REQUIRED WORK: State the number of lines in these records holding "parameter". Say nothing more.

Dataset entries

This is an optimization exercise on Yosys and OpenROAD, whose aim is small area, not a production implementation.
Function was checked by simulation only, so behaviour that the tests miss may differ from the original.
Power figures rest on the tool's default switching activity, not on a simulated workload.

## flow/config.mk

```make
export PLATFORM = sky130hd
export DESIGN_NAME = hyi_telemetry
export DESIGN_NICKNAME = hyi_telemetry
export VERILOG_FILES = /design/flow/design.v
export SDC_FILE = /design/flow/constraint.sdc
export NUM_CORES = 4
export LEC_CHECK = 0
export CAP_MARGIN = 20
export CORE_MARGIN = 2
export CORE_UTILIZATION = 25
export SLEW_MARGIN = 20
```

## flow/constraint.sdc

```tcl
create_clock -name core_clock -period 12.0 [get_ports {clk}]
set_input_delay 2.4000 -clock core_clock [delete_from_list [all_inputs] [get_ports {clk}]]
set_output_delay 2.4000 -clock core_clock [all_outputs]
set_load 0.01 [all_outputs]
```

## flow/design.v

```verilog
module hyi_framer #(
    parameter [7:0] HDR = 8'hAB,
    parameter       LEN = 52,
    parameter [7:0] FTR = 8'h56
) (
    input  wire             clk,
    input  wire             rst,
    input  wire             clear,
    input  wire             push,
    input  wire [7:0]       din,
    output wire             frame_ok,
    output wire             frame_bad,
    output wire [8*(LEN-2)-1:0] frame    
);
    localparam N  = LEN - 2;
    localparam LW = $clog2(LEN);
    localparam PW = $clog2(N + 1);
    reg  [8*N-1:0]  sr;
    reg  [LW-1:0]   len;
    reg  [7:0]      sum;
    reg  [PW-1:0]   pc;
    assign frame = sr;
    wire full      = (len == LEN-1);
    wire footer_ok = (din == FTR);
    wire sum_ok    = (sum + HDR == sr[8*(N-1) +: 8]);
    assign frame_ok  = push && full && footer_ok && sum_ok;
    assign frame_bad = push && full && footer_ok && !sum_ok;
    wire [8*LEN-1:0] cand = {din, sr, HDR};
    reg [LW-1:0] nlen;
    integer j;
    always @(*) begin
        nlen = {LW{1'b0}};
        for (j = LEN-1; j >= 1; j = j - 1)
            if (cand[8*j +: 8] == HDR)
                nlen = LEN - j;
    end
    always @(posedge clk) begin
        if (push)
            sr <= {din, sr[8*N-1:8]};
    end
    wire [7:0] add_in  = (pc != 0) ? sr[8*(N-1) +: 8] : 8'd0;
    wire [7:0] sub_out = (pc == N) ? sr[7:0] : 8'd0;
    always @(posedge clk) begin
        if (rst) begin
            sum <= 8'd0;
            pc  <= {PW{1'b0}};
        end else if (push) begin
            sum <= sum + add_in - sub_out;
            if (pc != N) pc <= pc + 1'b1;
        end
    end
    always @(posedge clk) begin
        if (rst || clear) begin
            len <= {LW{1'b0}};
        end else if (push) begin
            if (len == 0) begin
                if (din == HDR) len <= 1;
            end else if (!full) begin
                len <= len + 1'b1;
            end else if (!footer_ok) begin
                len <= nlen;
            end else begin
                len <= {LW{1'b0}};
            end
        end
    end
endmodule
module hyi_telemetry (
    input  wire        clk,
    input  wire        rst,             
    input  wire        ev_valid,
    input  wire [15:0] ev_word,
    input  wire [4:0]  rd_addr,         
    output reg  [31:0] rd_data,
    output reg  [1:0]  chst_av,
    output reg  [1:0]  chst_pl,
    output reg  [1:0]  chst_jg,
    output reg         tick_running,
    output reg  [7:0]  seq,
    output reg  [7:0]  err_av,
    output reg  [7:0]  err_pl,
    output reg  [7:0]  err_jg,
    output reg  [2:0]  n_connected,     
    output reg  [2:0]  n_disconnected,
    output reg  [2:0]  n_open_error,
    output reg  [2:0]  n_errcnt,
    output reg  [1:0]  n_decoded,       
    output reg         n_sent,
    output reg         n_send_error,
    output wire        tx_valid,
    output wire [7:0]  tx_byte
);
    localparam [7:0] TEAM_ID = 8'h2A;
    localparam [1:0] CLOSED = 2'd0, OPENING = 2'd1, OPEN = 2'd2, FAULTED = 2'd3;
    localparam [1:0] CH_AV = 2'd0, CH_PL = 2'd1, CH_JG = 2'd2;
    localparam [3:0] OP_RXB = 4'h1, OP_TICK = 4'h2, OP_CONN = 4'h3, OP_OPENOK = 4'h4,
                     OP_OPENERR = 4'h5, OP_PCLOSE = 4'h6, OP_DISC = 4'h7, OP_MALF = 4'h8;
    wire [3:0] op   = ev_word[15:12];
    wire [1:0] ch   = ev_word[11:10];
    wire [1:0] rsv  = ev_word[9:8];
    wire [7:0] data = ev_word[7:0];
    reg well_formed;
    always @(*) begin
        well_formed = 1'b0;
        if (rsv == 2'b00 && ch != 2'd3) begin
            case (op)
                OP_RXB:     well_formed = 1'b1;
                OP_TICK:    well_formed = (ch == CH_JG) && (data[7:1] == 7'd0);
                OP_CONN, OP_OPENOK, OP_OPENERR, OP_PCLOSE, OP_DISC:
                            well_formed = (data == 8'd0);
                OP_MALF:    well_formed = (ch == CH_AV) && (data == 8'd0);
                default:    well_formed = 1'b0;
            endcase
        end
    end
    wire ev = ev_valid && well_formed;
    wire is_rxb    = ev && op == OP_RXB;
    wire is_tick   = ev && op == OP_TICK;
    wire is_conn   = ev && op == OP_CONN;
    wire is_openok = ev && op == OP_OPENOK;
    wire is_openerr= ev && op == OP_OPENERR;
    wire is_pclose = ev && op == OP_PCLOSE;
    wire is_disc   = ev && op == OP_DISC;
    wire is_malf   = ev && op == OP_MALF;
    wire clr_av = (ch == CH_AV) && (is_conn || is_disc ||
                  (is_openok && chst_av == OPENING) || (is_pclose && chst_av == OPEN));
    wire clr_pl = (ch == CH_PL) && (is_conn || is_disc ||
                  (is_openok && chst_pl == OPENING) || (is_pclose && chst_pl == OPEN));
    wire push_av = is_rxb && ch == CH_AV && chst_av == OPEN;
    wire push_pl = is_rxb && ch == CH_PL && chst_pl == OPEN;
    wire           av_ok, av_bad, pl_ok, pl_bad;
    wire [50*8-1:0] av_frame;    
    wire [25*8-1:0] pl_frame;    
    hyi_framer #(.HDR(8'hAB), .LEN(52), .FTR(8'h56)) u_av (
        .clk(clk), .rst(rst), .clear(clr_av), .push(push_av), .din(data),
        .frame_ok(av_ok), .frame_bad(av_bad), .frame(av_frame));
    hyi_framer #(.HDR(8'hAA), .LEN(27), .FTR(8'h55)) u_pl (
        .clk(clk), .rst(rst), .clear(clr_pl), .push(push_pl), .din(data),
        .frame_ok(pl_ok), .frame_bad(pl_bad), .frame(pl_frame));
    reg [12*32-1:0] t_av;
    reg [7:0]  t12;
    reg [6*32-1:0]  t_pl;
    reg        av_vld, pl_vld;
    integer s;
    always @(posedge clk) begin
        if (av_ok) begin
            for (s = 0; s <= 11; s = s + 1)
                t_av[32*s +: 32] <= av_frame[8*(4*s) +: 32];
            t12 <= av_frame[8*48 +: 8];
        end
        if (pl_ok) begin
            for (s = 0; s <= 5; s = s + 1)
                t_pl[32*s +: 32] <= pl_frame[8*(4*s) +: 32];
        end
    end
    always @(posedge clk) begin
        if (rst) begin
            av_vld <= 1'b0;
            pl_vld <= 1'b0;
        end else begin
            if (av_ok) av_vld <= 1'b1;
            if (pl_ok) pl_vld <= 1'b1;
        end
    end
    reg [31:0] t_rd;
    always @(*) begin
        case (rd_addr)
            5'd0:  t_rd = t_av[32*0 +: 32];
            5'd1:  t_rd = t_av[32*1 +: 32];
            5'd2:  t_rd = t_av[32*2 +: 32];
            5'd3:  t_rd = t_av[32*3 +: 32];
            5'd4:  t_rd = t_av[32*4 +: 32];
            5'd5:  t_rd = t_av[32*5 +: 32];
            5'd6:  t_rd = t_av[32*6 +: 32];
            5'd7:  t_rd = t_av[32*7 +: 32];
            5'd8:  t_rd = t_av[32*8 +: 32];
            5'd9:  t_rd = t_av[32*9 +: 32];
            5'd10: t_rd = t_av[32*10 +: 32];
            5'd11: t_rd = t_av[32*11 +: 32];
            5'd12: t_rd = {24'd0, t12};
            5'd13: t_rd = t_pl[32*0 +: 32];
            5'd14: t_rd = t_pl[32*1 +: 32];
            5'd15: t_rd = t_pl[32*2 +: 32];
            5'd16: t_rd = t_pl[32*3 +: 32];
            5'd17: t_rd = t_pl[32*4 +: 32];
            5'd18: t_rd = t_pl[32*5 +: 32];
            default: t_rd = 32'd0;
        endcase
        if (rd_addr <= 5'd12)
            rd_data = av_vld ? t_rd : 32'd0;
        else
            rd_data = pl_vld ? t_rd : 32'd0;
    end
    wire do_tx = is_tick && tick_running && chst_jg == OPEN;
    reg [75*8-1:0] ld;        
    reg [74:0]     ld_en;     
    integer b;
    always @(*) begin
        ld    = {75*8{1'b0}};
        ld_en = 75'd0;
        ld[8*5 +: 8]   = seq;
        ld[8*6  +: 32] = t_av[32*4 +: 32];
        ld[8*10 +: 32] = t_av[32*2 +: 32];
        ld[8*14 +: 32] = t_av[32*0 +: 32];
        ld[8*18 +: 32] = t_av[32*1 +: 32];
        ld[8*22 +: 32] = t_pl[32*2 +: 32];
        ld[8*26 +: 32] = t_pl[32*0 +: 32];
        ld[8*30 +: 32] = t_pl[32*1 +: 32];
        ld[8*46 +: 32] = t_av[32*8 +: 32];
        ld[8*50 +: 32] = t_av[32*9 +: 32];
        ld[8*54 +: 32] = t_av[32*10 +: 32];
        ld[8*58 +: 32] = t_av[32*5 +: 32];
        ld[8*62 +: 32] = t_av[32*6 +: 32];
        ld[8*66 +: 32] = t_av[32*7 +: 32];
        ld[8*70 +: 32] = t_av[32*11 +: 32];
        ld[8*74 +: 8]  = t12;
        for (b = 5; b <= 33; b = b + 1) ld_en[b] = 1'b1;
        for (b = 46; b <= 74; b = b + 1) ld_en[b] = 1'b1;
    end
    reg [75*8-1:0] chain;
    always @(posedge clk) begin
        for (b = 0; b <= 73; b = b + 1)
            chain[8*b +: 8] <= (do_tx && ld_en[b]) ? ld[8*b +: 8] : chain[8*(b+1) +: 8];
        chain[8*74 +: 8] <= ld[8*74 +: 8];
    end
    reg [6:0] tx_idx;
    reg       tx_active;
    reg       snap_av, snap_pl;
    reg [7:0] tx_sum;
    always @(posedge clk) begin
        if (rst) begin
            tx_active <= 1'b0;
            tx_idx    <= 7'd0;
        end else if (do_tx) begin
            tx_active <= 1'b1;
            tx_idx    <= 7'd0;
        end else if (tx_active) begin
            if (tx_idx == 7'd77) begin
                tx_active <= 1'b0;
                tx_idx    <= 7'd0;
            end else begin
                tx_idx <= tx_idx + 7'd1;
            end
        end
    end
    always @(posedge clk) begin
        if (do_tx) begin
            snap_av <= av_vld;
            snap_pl <= pl_vld;
        end
    end
    wire [7:0] head = chain[7:0];
    reg  [7:0] tx_out;
    always @(*) begin
        if (tx_idx <= 7'd1)       tx_out = 8'hFF;
        else if (tx_idx == 7'd2)  tx_out = 8'h54;
        else if (tx_idx == 7'd3)  tx_out = 8'h52;
        else if (tx_idx == 7'd4)  tx_out = TEAM_ID;
        else if (tx_idx == 7'd5)  tx_out = head;
        else if (tx_idx <= 7'd21) tx_out = snap_av ? head : 8'd0;
        else if (tx_idx <= 7'd33) tx_out = snap_pl ? head : 8'd0;
        else if (tx_idx <= 7'd45) tx_out = 8'd0;
        else if (tx_idx <= 7'd74) tx_out = snap_av ? head : 8'd0;
        else if (tx_idx == 7'd75) tx_out = tx_sum;
        else if (tx_idx == 7'd76) tx_out = 8'h0D;
        else                      tx_out = 8'h0A;
    end
    always @(posedge clk) begin
        if (do_tx) tx_sum <= 8'h5C;
        else       tx_sum <= tx_sum + tx_out;
    end
    assign tx_valid = tx_active;
    assign tx_byte  = tx_out;
    function [1:0] next_state;
        input [1:0] st;
        input       conn, openok, openerr, pclose, disc;
        begin
            next_state = st;
            if (conn)
                next_state = OPENING;
            else if (disc)
                next_state = CLOSED;
            else if (openok && st == OPENING)
                next_state = OPEN;
            else if (openerr && st == OPENING)
                next_state = FAULTED;
            else if (pclose && st == OPEN)
                next_state = CLOSED;
        end
    endfunction
    wire sel_av = (ch == CH_AV);
    wire sel_pl = (ch == CH_PL);
    wire sel_jg = (ch == CH_JG);
    wire count_av = av_bad || is_malf;
    wire count_pl = pl_bad;
    wire count_jg = do_tx && !data[0];
    always @(posedge clk) begin
        if (rst) begin
            chst_av        <= CLOSED;
            chst_pl        <= CLOSED;
            chst_jg        <= CLOSED;
            tick_running   <= 1'b0;
            seq            <= 8'd0;
            err_av         <= 8'd0;
            err_pl         <= 8'd0;
            err_jg         <= 8'd0;
            n_connected    <= 3'd0;
            n_disconnected <= 3'd0;
            n_open_error   <= 3'd0;
            n_errcnt       <= 3'd0;
            n_decoded      <= 2'd0;
            n_sent         <= 1'b0;
            n_send_error   <= 1'b0;
        end else begin
            chst_av <= next_state(chst_av, is_conn && sel_av, is_openok && sel_av,
                                  is_openerr && sel_av, is_pclose && sel_av, is_disc && sel_av);
            chst_pl <= next_state(chst_pl, is_conn && sel_pl, is_openok && sel_pl,
                                  is_openerr && sel_pl, is_pclose && sel_pl, is_disc && sel_pl);
            chst_jg <= next_state(chst_jg, is_conn && sel_jg, is_openok && sel_jg,
                                  is_openerr && sel_jg, is_pclose && sel_jg, is_disc && sel_jg);
            if (sel_jg && (is_conn || is_disc || (is_pclose && chst_jg == OPEN)))
                tick_running <= 1'b0;
            else if (sel_jg && is_openok && chst_jg == OPENING)
                tick_running <= 1'b1;
            else if (is_tick && tick_running && chst_jg != OPEN)
                tick_running <= 1'b0;
            if (do_tx)
                seq <= seq + 8'd1;
            if (count_av && err_av != 8'hFF) err_av <= err_av + 8'd1;
            if (count_pl && err_pl != 8'hFF) err_pl <= err_pl + 8'd1;
            if (count_jg && err_jg != 8'hFF) err_jg <= err_jg + 8'd1;
            n_connected[0]    <= is_openok && sel_av && chst_av == OPENING;
            n_connected[1]    <= is_openok && sel_pl && chst_pl == OPENING;
            n_connected[2]    <= is_openok && sel_jg && chst_jg == OPENING;
            n_disconnected[0] <= sel_av && (is_disc || (is_pclose && chst_av == OPEN));
            n_disconnected[1] <= sel_pl && (is_disc || (is_pclose && chst_pl == OPEN));
            n_disconnected[2] <= sel_jg && (is_disc || (is_pclose && chst_jg == OPEN));
            n_open_error[0]   <= is_openerr && sel_av && chst_av == OPENING;
            n_open_error[1]   <= is_openerr && sel_pl && chst_pl == OPENING;
            n_open_error[2]   <= is_openerr && sel_jg && chst_jg == OPENING;
            n_errcnt          <= {count_jg, count_pl, count_av};
            n_decoded         <= {pl_ok, av_ok};
            n_sent            <= do_tx && data[0];
            n_send_error      <= do_tx && !data[0];
        end
    end
endmodule
```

REPLY: 3